WASHINGTON — Legislation designed to ease export restrictions on U.S. satellite technology is being welcomed by some industry advocates, but others note that the measure would not affect the current ban on trade with China and that the bill faces a tough road to passage.
The provision in the proposed Foreign Relations Authorization Act for 2010 and 2011, which passed the full House June 10, would give the executive branch authority to remove commercial satellites from the State Department’s U.S. Munitions List, thus freeing the technology from the highly restrictive U.S. International Traffic in Arms Regulations (ITAR).
Industry observers say the new presidential authority would benefit U.S. satellite manufacturers, who have struggled to maintain their share of the global market since Congress transferred oversight of all communications satellite exports from the Commerce Department to the State Department. Before that legislation was passed as part of the Strom Thurmond National Defense Authorization Act of 1999, the Commerce Department had export licensing authority over all but the most sophisticated commercial communications satellites.
“Granting the president the authority to remove satellites and related components from ITAR controls in certain circumstances should help produce a more nimble and productive domestic capability,” said Bob Dickman, executive director of the American Institute of Aeronautics and Astronautics here. Dickman said the U.S. export control regime is overly restrictive and affects products that no longer pose a threat to national security and are widely available on the international market. “This unintended consequence of current export control policy tends to disproportionately impact small firms that otherwise might generate the new jobs and export receipts our national economy needs now more than ever.”
Patricia Cooper, president of the Satellite Industry Association, a lobbying group here, said the legislation would offset the overly broad rules that have put U.S. spacecraft and component makers at a disadvantage in the global marketplace.
“This legislation will allow U.S. export policies to adapt to changes in satellite manufacturing technology, and focus on items that merit control,” Cooper said in a June 10 statement. “This legislation will enable even stronger U.S. satellite exports, reinforcing the American industrial position in the global marketplace and at home, and safeguarding both jobs and critical space technology for the nation.”

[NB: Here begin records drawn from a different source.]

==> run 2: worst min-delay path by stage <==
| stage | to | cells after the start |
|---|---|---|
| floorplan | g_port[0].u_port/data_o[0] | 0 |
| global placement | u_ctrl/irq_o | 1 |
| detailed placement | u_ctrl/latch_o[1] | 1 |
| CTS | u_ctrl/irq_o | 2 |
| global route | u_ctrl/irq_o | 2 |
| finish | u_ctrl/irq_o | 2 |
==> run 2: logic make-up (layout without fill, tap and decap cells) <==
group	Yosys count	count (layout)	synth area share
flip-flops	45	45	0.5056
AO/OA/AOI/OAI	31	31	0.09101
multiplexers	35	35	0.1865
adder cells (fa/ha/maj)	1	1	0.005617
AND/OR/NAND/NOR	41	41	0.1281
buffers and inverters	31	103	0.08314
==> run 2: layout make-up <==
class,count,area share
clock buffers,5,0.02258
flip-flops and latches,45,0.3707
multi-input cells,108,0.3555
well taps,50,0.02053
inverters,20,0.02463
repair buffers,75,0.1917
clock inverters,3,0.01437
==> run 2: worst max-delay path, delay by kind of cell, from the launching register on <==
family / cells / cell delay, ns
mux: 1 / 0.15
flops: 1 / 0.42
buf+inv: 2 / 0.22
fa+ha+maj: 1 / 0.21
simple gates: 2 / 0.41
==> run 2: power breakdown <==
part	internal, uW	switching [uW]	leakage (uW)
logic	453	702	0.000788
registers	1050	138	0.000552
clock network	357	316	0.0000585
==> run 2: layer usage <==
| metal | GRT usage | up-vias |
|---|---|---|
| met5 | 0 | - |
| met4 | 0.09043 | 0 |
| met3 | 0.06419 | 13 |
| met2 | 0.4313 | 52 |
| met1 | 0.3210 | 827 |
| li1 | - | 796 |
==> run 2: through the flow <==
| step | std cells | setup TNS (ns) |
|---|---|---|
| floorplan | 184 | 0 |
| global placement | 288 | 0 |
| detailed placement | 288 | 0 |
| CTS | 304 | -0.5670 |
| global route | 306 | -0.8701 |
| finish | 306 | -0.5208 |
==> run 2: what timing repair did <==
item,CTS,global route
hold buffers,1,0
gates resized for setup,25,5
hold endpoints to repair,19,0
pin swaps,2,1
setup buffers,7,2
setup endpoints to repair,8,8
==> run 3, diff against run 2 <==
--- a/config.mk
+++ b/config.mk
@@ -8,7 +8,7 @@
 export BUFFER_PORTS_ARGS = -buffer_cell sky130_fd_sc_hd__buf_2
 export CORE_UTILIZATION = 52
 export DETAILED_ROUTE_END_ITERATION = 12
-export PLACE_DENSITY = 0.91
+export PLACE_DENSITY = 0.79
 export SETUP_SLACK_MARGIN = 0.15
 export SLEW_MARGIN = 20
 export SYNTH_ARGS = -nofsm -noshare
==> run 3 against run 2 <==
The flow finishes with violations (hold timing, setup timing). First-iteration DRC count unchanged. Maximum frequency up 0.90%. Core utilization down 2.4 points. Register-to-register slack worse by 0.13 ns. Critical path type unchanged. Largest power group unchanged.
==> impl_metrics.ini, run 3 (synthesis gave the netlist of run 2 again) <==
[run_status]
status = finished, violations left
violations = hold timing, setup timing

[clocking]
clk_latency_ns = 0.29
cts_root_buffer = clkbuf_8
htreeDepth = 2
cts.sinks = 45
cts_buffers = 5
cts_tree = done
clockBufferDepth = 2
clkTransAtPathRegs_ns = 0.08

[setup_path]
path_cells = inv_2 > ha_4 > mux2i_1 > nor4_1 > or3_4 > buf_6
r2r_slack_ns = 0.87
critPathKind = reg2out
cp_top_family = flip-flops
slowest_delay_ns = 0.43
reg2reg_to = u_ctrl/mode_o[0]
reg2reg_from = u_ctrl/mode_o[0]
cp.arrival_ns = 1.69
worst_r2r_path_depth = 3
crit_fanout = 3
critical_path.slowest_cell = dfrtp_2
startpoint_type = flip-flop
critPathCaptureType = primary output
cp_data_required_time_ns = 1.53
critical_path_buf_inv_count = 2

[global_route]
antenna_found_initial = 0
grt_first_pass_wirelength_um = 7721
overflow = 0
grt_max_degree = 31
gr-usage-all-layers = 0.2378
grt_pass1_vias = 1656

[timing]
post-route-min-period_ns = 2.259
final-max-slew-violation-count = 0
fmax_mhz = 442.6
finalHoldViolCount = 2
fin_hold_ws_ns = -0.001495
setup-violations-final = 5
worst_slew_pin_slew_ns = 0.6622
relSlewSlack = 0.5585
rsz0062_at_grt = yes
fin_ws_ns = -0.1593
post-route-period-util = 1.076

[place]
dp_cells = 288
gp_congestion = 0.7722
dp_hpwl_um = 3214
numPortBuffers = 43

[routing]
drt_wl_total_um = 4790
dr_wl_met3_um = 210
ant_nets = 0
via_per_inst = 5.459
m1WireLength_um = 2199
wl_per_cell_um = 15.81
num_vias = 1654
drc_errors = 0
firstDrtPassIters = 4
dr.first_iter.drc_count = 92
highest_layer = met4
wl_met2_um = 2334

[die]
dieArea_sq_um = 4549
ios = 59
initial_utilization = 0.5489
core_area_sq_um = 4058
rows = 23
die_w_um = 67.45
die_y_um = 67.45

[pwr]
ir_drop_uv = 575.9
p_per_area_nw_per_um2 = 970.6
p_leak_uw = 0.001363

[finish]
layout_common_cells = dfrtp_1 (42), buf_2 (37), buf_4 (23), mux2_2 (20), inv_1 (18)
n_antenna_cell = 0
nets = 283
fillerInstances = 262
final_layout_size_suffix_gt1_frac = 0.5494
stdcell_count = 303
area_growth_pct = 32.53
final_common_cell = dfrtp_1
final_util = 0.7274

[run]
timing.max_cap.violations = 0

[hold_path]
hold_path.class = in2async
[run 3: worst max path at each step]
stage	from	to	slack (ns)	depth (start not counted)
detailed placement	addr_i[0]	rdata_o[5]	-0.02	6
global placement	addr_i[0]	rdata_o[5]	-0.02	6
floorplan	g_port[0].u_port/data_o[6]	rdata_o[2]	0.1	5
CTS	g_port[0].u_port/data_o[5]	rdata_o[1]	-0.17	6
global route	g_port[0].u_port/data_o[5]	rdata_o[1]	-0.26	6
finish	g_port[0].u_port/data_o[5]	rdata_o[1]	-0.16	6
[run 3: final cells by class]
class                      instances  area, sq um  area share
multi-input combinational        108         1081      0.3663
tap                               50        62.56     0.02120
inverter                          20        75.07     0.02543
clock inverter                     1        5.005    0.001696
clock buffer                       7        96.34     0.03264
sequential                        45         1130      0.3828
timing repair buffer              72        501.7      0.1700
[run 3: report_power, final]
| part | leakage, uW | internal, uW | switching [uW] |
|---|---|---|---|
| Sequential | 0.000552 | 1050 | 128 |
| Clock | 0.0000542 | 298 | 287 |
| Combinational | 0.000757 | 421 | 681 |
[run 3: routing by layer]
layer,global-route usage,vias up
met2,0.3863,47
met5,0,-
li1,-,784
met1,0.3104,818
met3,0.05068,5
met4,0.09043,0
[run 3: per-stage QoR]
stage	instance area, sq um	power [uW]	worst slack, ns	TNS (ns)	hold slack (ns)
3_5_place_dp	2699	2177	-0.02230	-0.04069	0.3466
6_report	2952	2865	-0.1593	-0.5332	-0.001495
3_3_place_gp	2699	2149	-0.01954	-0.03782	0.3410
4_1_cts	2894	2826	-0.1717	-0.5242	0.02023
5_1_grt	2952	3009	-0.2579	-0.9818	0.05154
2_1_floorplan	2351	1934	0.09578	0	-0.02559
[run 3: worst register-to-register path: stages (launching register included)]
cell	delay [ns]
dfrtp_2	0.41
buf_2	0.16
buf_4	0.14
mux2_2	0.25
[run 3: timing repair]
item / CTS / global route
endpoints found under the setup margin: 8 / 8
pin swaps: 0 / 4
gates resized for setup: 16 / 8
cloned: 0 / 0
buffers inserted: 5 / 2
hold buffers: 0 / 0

Others were less sanguine. Joel Johnson, executive director-international with the Teal Group Corp., a Fairfax, Va., consulting firm, noted that the legislation does not grant the White House jurisdictional discretion when it comes to China, the subject of a de facto ban on U.S. satellite technology exports. Allegations that China was benefiting militarily from launches of U.S. commercial satellites are what prompted Congress to transfer satellite export licensing jurisdiction to State in the first place.

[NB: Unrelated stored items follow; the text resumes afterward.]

--- config.mk ---
export PLATFORM = sky130hd
export DESIGN_NAME = irq_stat_mask_pair
export DESIGN_NICKNAME = d
export VERILOG_FILES = /design/src/rtl/ism_pkg.sv /design/src/rtl/ism_read_fsm.sv /design/src/rtl/ism_sticky_bank.sv /design/src/rtl/ism_mask_reg.sv /design/src/rtl/ism_summary.sv /design/src/rtl/irq_stat_mask_pair.sv
export SDC_FILE = /design/constraint.sdc
export NUM_CORES = 1
export LEC_CHECK = 0
export ABC_AREA = 1
export BUFFER_PORTS_ARGS = -buffer_cell sky130_fd_sc_hd__buf_2
export CAP_MARGIN = 0
export CORE_MARGIN = 5
export CORE_UTILIZATION = 30
export DETAILED_ROUTE_END_ITERATION = 10
export PLACE_DENSITY_LB_ADDON = 0.1
export SETUP_SLACK_MARGIN = 0.15
export SLEW_MARGIN = 15
export SYNTH_ARGS = -nofsm -noshare
export SYNTH_HDL_FRONTEND = slang
export SYNTH_SLANG_ARGS = --single-unit
--- constraint.sdc ---
create_clock -name clk -period 1 [get_ports clk]
set_input_delay 0.2 -clock clk [delete_from_list [all_inputs] [get_ports clk]]
set_output_delay 0.2 -clock clk [all_outputs]
set_load 0.05 [all_outputs]
--- src/rtl/ism_pkg.sv ---
package ism_pkg;

    localparam int DATA_W  = 8;
    localparam int NUM_EVT = 5;

    // status byte positions
    localparam int ST_INT_B  = 7;
    localparam int ST_SRQ_B  = 6;
    localparam int ST_LOK_B  = 5;
    localparam int ST_REM_B  = 4;

    // mask byte positions
    localparam int MK_SRQ_B  = 6;
    localparam int MK_DOUT_B = 5;
    localparam int MK_DIN_B  = 4;

    // sticky vector index of the SRQI bit (others sit at 3..0)
    localparam int EV_SRQ_I  = 4;

    typedef enum logic [0:0] {
        ST_IDLE = 1'b0,
        ST_READ = 1'b1
    } rd_state_e;

endpackage

--- src/rtl/ism_read_fsm.sv ---
module ism_read_fsm
    import ism_pkg::*;
(
    input  logic      clk,
    input  logic      rst_n,
    input  logic      win,
    output rd_state_e state,
    output logic      open_evt,
    output logic      defer_evt,
    output logic      close_evt
);

    rd_state_e state_nxt;

    always_ff @(posedge clk or negedge rst_n) begin
        if (!rst_n) begin
            state <= ST_IDLE;
        end else begin
            state <= state_nxt;
        end
    end

    always_comb begin
        state_nxt = state;
        open_evt  = 1'b0;
        defer_evt = 1'b0;
        close_evt = 1'b0;
        unique case (state)
            ST_IDLE: begin
                if (win) begin
                    open_evt  = 1'b1;     // T_OPEN
                    state_nxt = ST_READ;
                end
            end
            ST_READ: begin
                if (win) begin
                    defer_evt = 1'b1;     // T_HOLD
                end else begin
                    close_evt = 1'b1;     // T_CLOSE
                    state_nxt = ST_IDLE;
                end
            end
            default: state_nxt = ST_IDLE;
        endcase
    end

endmodule

--- src/rtl/ism_sticky_bank.sv ---
module ism_sticky_bank #(
    parameter int NUM_EVT = 5
) (
    input  logic               clk,
    input  logic               rst_n,
    input  logic               open_evt,
    input  logic               defer_evt,
    input  logic               close_evt,
    input  logic [NUM_EVT-1:0] ev,
    output logic [NUM_EVT-1:0] sticky,
    output logic [NUM_EVT-1:0] pend
);

    for (genvar i = 0; i < NUM_EVT; i++) begin : g_cell
        always_ff @(posedge clk or negedge rst_n) begin
            if (!rst_n) begin
                sticky[i] <= 1'b0;
                pend[i]   <= 1'b0;
            end else if (close_evt) begin
                // clear on read, deferred sets win
                sticky[i] <= pend[i] | ev[i];
                pend[i]   <= 1'b0;
            end else if (open_evt) begin
                pend[i]   <= ev[i];
            end else if (defer_evt) begin
                pend[i]   <= pend[i] | ev[i];
            end else begin
                sticky[i] <= sticky[i] | ev[i];
            end
        end
    end

endmodule

--- src/rtl/ism_mask_reg.sv ---
module ism_mask_reg #(
    parameter int DATA_W = 8
) (
    input  logic              clk,
    input  logic              rst_n,
    input  logic              wr_en,
    input  logic [DATA_W-1:0] wdata,
    output logic [DATA_W-2:0] mask_q
);

    logic unused_top_bit;
    assign unused_top_bit = wdata[DATA_W-1];

    for (genvar i = 0; i < DATA_W - 1; i++) begin : g_bit
        always_ff @(posedge clk or negedge rst_n) begin
            if (!rst_n) begin
                mask_q[i] <= 1'b0;
            end else if (wr_en) begin
                mask_q[i] <= wdata[i];
            end
        end
    end

endmodule

--- src/rtl/ism_summary.sv ---
module ism_summary
    import ism_pkg::*;
#(
    parameter int DATA_W  = 8,
    parameter int NUM_EVT = 5
) (
    input  logic [NUM_EVT-1:0] sticky,
    input  logic [NUM_EVT-1:0] en,
    input  logic               lvl_lok,
    input  logic               lvl_rem,
    input  logic               other_pending,
    output logic               irq,
    output logic [DATA_W-1:0]  rdata
);

    localparam int LOW_EVT = NUM_EVT - 1;

    logic [NUM_EVT-1:0] hot;

    always_comb begin
        hot = sticky & en;
        irq = (|hot) | other_pending;
    end

    always_comb begin
        rdata                = '0;
        rdata[ST_INT_B]      = irq;
        rdata[ST_SRQ_B]      = sticky[EV_SRQ_I];
        rdata[ST_LOK_B]      = lvl_lok;
        rdata[ST_REM_B]      = lvl_rem;
        rdata[LOW_EVT-1:0]   = sticky[LOW_EVT-1:0];
    end

endmodule

--- src/rtl/irq_stat_mask_pair.sv ---
module irq_stat_mask_pair
    import ism_pkg::*;
#(
    parameter int DATA_W  = ism_pkg::DATA_W,
    parameter int NUM_EVT = ism_pkg::NUM_EVT
) (
    input  logic               clk,
    input  logic               rst_n,
    input  logic               cs,
    input  logic               rd,
    input  logic               wr,
    input  logic [DATA_W-1:0]  wdata,
    input  logic [NUM_EVT-1:0] ev_pulse,
    input  logic               lvl_lok,
    input  logic               lvl_rem,
    input  logic               other_pending,
    output logic [DATA_W-1:0]  rdata,
    output logic               irq,
    output logic               dma_out_en,
    output logic               dma_in_en
);

    localparam int LOW_EVT = NUM_EVT - 1;

    logic               win;
    logic               wr_en;
    rd_state_e          rd_state;
    logic               open_evt;
    logic               defer_evt;
    logic               close_evt;
    logic [NUM_EVT-1:0] sticky_q;
    logic [NUM_EVT-1:0] pend_q;
    logic [DATA_W-2:0]  mask_q;
    logic [NUM_EVT-1:0] en_vec;

    assign win   = cs & rd;
    assign wr_en = cs & wr & ~rd;

    ism_read_fsm u_fsm (
        .clk       (clk),
        .rst_n     (rst_n),
        .win       (win),
        .state     (rd_state),
        .open_evt  (open_evt),
        .defer_evt (defer_evt),
        .close_evt (close_evt)
    );

    ism_sticky_bank #(.NUM_EVT(NUM_EVT)) u_bank (
        .clk       (clk),
        .rst_n     (rst_n),
        .open_evt  (open_evt),
        .defer_evt (defer_evt),
        .close_evt (close_evt),
        .ev        (ev_pulse),
        .sticky    (sticky_q),
        .pend      (pend_q)
    );

    ism_mask_reg #(.DATA_W(DATA_W)) u_mask (
        .clk    (clk),
        .rst_n  (rst_n),
        .wr_en  (wr_en),
        .wdata  (wdata),
        .mask_q (mask_q)
    );

    assign en_vec     = {mask_q[MK_SRQ_B], mask_q[LOW_EVT-1:0]};
    assign dma_out_en = mask_q[MK_DOUT_B];
    assign dma_in_en  = mask_q[MK_DIN_B];

    ism_summary #(.DATA_W(DATA_W), .NUM_EVT(NUM_EVT)) u_sum (
        .sticky        (sticky_q),
        .en            (en_vec),
        .lvl_lok       (lvl_lok),
        .lvl_rem       (lvl_rem),
        .other_pending (other_pending),
        .irq           (irq),
        .rdata         (rdata)
    );

endmodule

==> metrics.md <==
| Metric | Value |
|---|---|
| Buffers on Ports | 26 |
| Root Buffer Master | sky130_fd_sc_hd__clkbuf_4 |
| Routed length on met3 | 151 um |
| Number of routed nets with antenna violations | 0 |
| DRT Wirelength | 2020 um |
| Initial DRC count | 7 |
| Reported max-cap violation count | 0 |
| Number of global-route vias before repair | 708 |
| Worst-Margin Slew | 421 ps |
| Main area contributors after synthesis | sky130_fd_sc_hd__dfrtp_1 (51%), sky130_fd_sc_hd__nand2_1 (13%), sky130_fd_sc_hd__o21ai_2 (6.9%) |
| CP startpoint kind | flop |
| Placed Cells incl. Taps | 158 |
| Final non-filler cell area | 0.00140 sq mm |
| Hold slack | 107 ps |
| Count of yosys warnings during synthesis | 0 |
| Num CTS Buffers | 3 |
| CTS tree | yes |
| Deepest level of the CTS H-tree | 1 |
| Number of filler cells placed in the layout | 291 |
| P_leak | 0.000733 uW |
| Post-synthesis async set-or-reset flop share | 1.00 |
| Starting density of the core | 0.317 |
| Total global routing overflow | 0 |
| Part of the cycle the worst path needs | 1.39 |
| Initial antenna violation count | 0 |
| Class of the tightest hold or removal check | input port to flop |
| Pin count of the biggest net entering global routing | 19 |
| Cell area after placement | 0.00108 sq mm |
| Number of design rule violations left after detail routing | 0 |
| Combined global-route utilization of all metal layers | 0.101 |
| Num Clock Sinks | 18 |
| Overall die height | 64.4 um |
| Synthesized area per cell | 8.80 sq um |
| Area share of the largest cell type after synthesis | 0.507 |
| Final critical delay including setup and external delays | 1390 ps |
| Post-Syn Instances | 101 |
| CP required | 800 ps |
| Core Rows | 19 |
| Slew Limit Fails | 0 |
| Most instantiated cells after synthesis | sky130_fd_sc_hd__nand2_1 (31), sky130_fd_sc_hd__dfrtp_1 (18), sky130_fd_sc_hd__inv_1 (14) |
| Fin. Hold Viols | 0 |
| Cell area power density | 1550 mW/mm^2 |
| Headroom to the max-slew limit | 0.719 |
| Std-Cell Core Area | 0.00281 sq mm |
| Worst clock skew on the final layout | 6.73 ps |
| Crit path kind | flop to output port |
| Cell type with the largest total area after synthesis | sky130_fd_sc_hd__dfrtp_1 |
| Highest ir drop seen on vdd | 0.000813 V |
| Post-Route Setup TNS | -2130 ps |
| Ratio of routed vias to standard cells | 4.39 |
| Layout-stage area growth over the synthesis result | 57.7% |
| Synth Register Bits | 18 |
| Routed wire length on met2 | 962 um |
| Unrepaired setup endpoints after global routing | true |
| Placed wire-length estimate | 1400 um |
| Setup violations, final | 10 |
| Failing checks | negative setup slack |
| Highest metal layer with signal wires | met4 |
| Count of boundary I/O pins | 32 |
| Area of the die | 0.00415 sq mm |
| # diodes | 0 |
| Worst setup margin | -391 ps |
| Number of detailed-route iterations in the first pass | 4 |
| Number of synthesized flops with an enable pin | 0 |
| Arrival time of the worst setup path | 1190 ps |
| Primary FF master, synth | sky130_fd_sc_hd__dfrtp_1 |
| Weighted congestion at the end of routability-driven global placement | 0.722 |
| Post-layout nets | 164 |
| Die outline width | 64.4 um |
| Maximum buffer depth of the clock tree | 2 |
| Cell with the most instances after synthesis | sky130_fd_sc_hd__nand2_1 |
| Maximum operating frequency | 719 MHz |
| Global-route wire length before repair | 3280 um |
| Endpoint type of the worst setup path | output port |
| Routed length on met1 | 877 um |
| Number of nets in the synthesized netlist | 122 |
| Overall via count from detail_route | 759 |
| Combined area of all synthesized cells | 888 sq um |
| Fraction of final layout cells with drive strength greater than 1 | 0.620 |
| Number of distinct library cells after synthesis | 15 |
| Largest fanout on the critical path | 2 |
| Routed length per instance | 11.6 um |
| Clock slew seen by the registers of the worst setup and hold paths | 110 ps |
| Worst skew pair latency | 300 ps |
| Share of the yosys chip area belonging to registers | 0.507 |
| Run status | complete, but fails checks |
| Finished Layout Cells | 173 |
| Post-layout utilization of the core | 0.500 |
[power by group]
part | internal, uW | total, uW | leakage (uW) | switching, uW
Clock | 222 | 460 | 0.0000210 | 238
Combinational | 373 | 807 | 0.000503 | 434
Sequential | 830 | 903 | 0.000209 | 73.3
Total | 1420 | 2170 | 0.000733 | 745
[final timing paths]
path	start	to	slack, ps	cells after the start
worst max-delay path	u_bank.sticky[2]	irq	-390	5
worst min-delay path	ev_pulse[0]	u_bank.pend[0]	110	3
worst max register to register	u_bank.sticky[3]	u_bank.sticky[3]	-50	7
worst min register to register	u_mask.mask_q[2]	u_mask.mask_q[2]	490	2
max in group asynchronous	rst_n	u_mask.mask_q[5]	320	2
min in group asynchronous	rst_n	u_bank.pend[0]	350	2
[flip-flops by register name (all words and copies together), names as in the netlist]
signal / count
u_bank.pend: 5
u_bank.sticky: 5
u_fsm.state: 1
u_mask.mask_q: 7
[routing by layer]
layer	vias up	GRT usage
met5	-	0
met4	0	0.0317
met3	4	0.0484
met2	19	0.152
met1	340	0.129
li1	396	-
[stage by stage]
stage          worst slack [ps]  total power (uW)
2_1_floorplan              -303              1330
3_3_place_gp               -121              1460
3_5_place_dp               -133              1470
4_1_cts                    -436              2100
5_1_grt                    -464              2290
6_report                   -391              2170
[area by class of cell]
type	instances	area, sq um	area share
multi-input cells	63	430	0.307
repair buffers	42	377	0.269
well taps	31	38.8	0.0277
clock buffers	4	36.3	0.0259
flip-flops and latches	18	460	0.329
inverters	15	58.8	0.0420
[worst max-delay path, stage by stage (launching register included)]
cell and delay (ps):
sky130_fd_sc_hd__dfrtp_2 410, sky130_fd_sc_hd__nand2_1 70, sky130_fd_sc_hd__nand2_2 60, sky130_fd_sc_hd__nor2_4 130, sky130_fd_sc_hd__nand2_4 70, sky130_fd_sc_hd__buf_8 150
[repair_timing]
action                                  in CTS  in global routing
endpoints found under the setup margin      19                 19
hold endpoints to repair                    18                  0
pin swaps                                    3                  5
cloned                                       0                  0
setup buffers                                3                  7
hold buffers                                 1                  0
gates resized for setup                     40                 20
[cells by family after synthesis]
group                  Yosys count  share of synthesized area
flip-flops                      18                      0.507
buffers and inverters           20                      0.114
AO/OA/AOI/OAI                   14                      0.108
AND/OR/NAND/NOR                 49                      0.270
[cell usage in the layout, fill, tap and decap left out, drive strengths merged]
cell type    count
buf             41
nand2           35
dfrtp           18
inv             15
nand3           12
o21ai           10
a21oi            4
clkbuf           4
nor2             1
nand3b           1
dlygate4sd3      1
(Power assumes the default switching activity.)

“When you build a common satellite bus as standard for a series of six or seven satellites, you don’t know where they’re going to go,” Johnson said. “They might go to a Chinese launcher. So the only way a foreign buyer can protect themselves is to pick suppliers not controlled by the State Department.”
Moreover, the satellite provision includes language requiring the executive branch to provide the House and Senate Foreign Affairs committees 30 days’ written notice of plans to remove satellites or related components from the Munitions List.
“The president will have to convince the committees of jurisdiction that this is worthwhile to do,” said one congressional aide familiar with the legislation. “It’s going to be an involved and complicated process.”
Although the president would not be required to await congressional approval, in practice, it would be politically risky to move forward with removal of any satellite technology from the Munitions List without congressional approval.
Significantly, while the proposed legislation gives the president discretion to remove satellite technology and related items from the Munitions List, it does not mandate that they be subsequently placed on the Commerce Department’s Commerce Control List, which would require a Commerce Department license for export.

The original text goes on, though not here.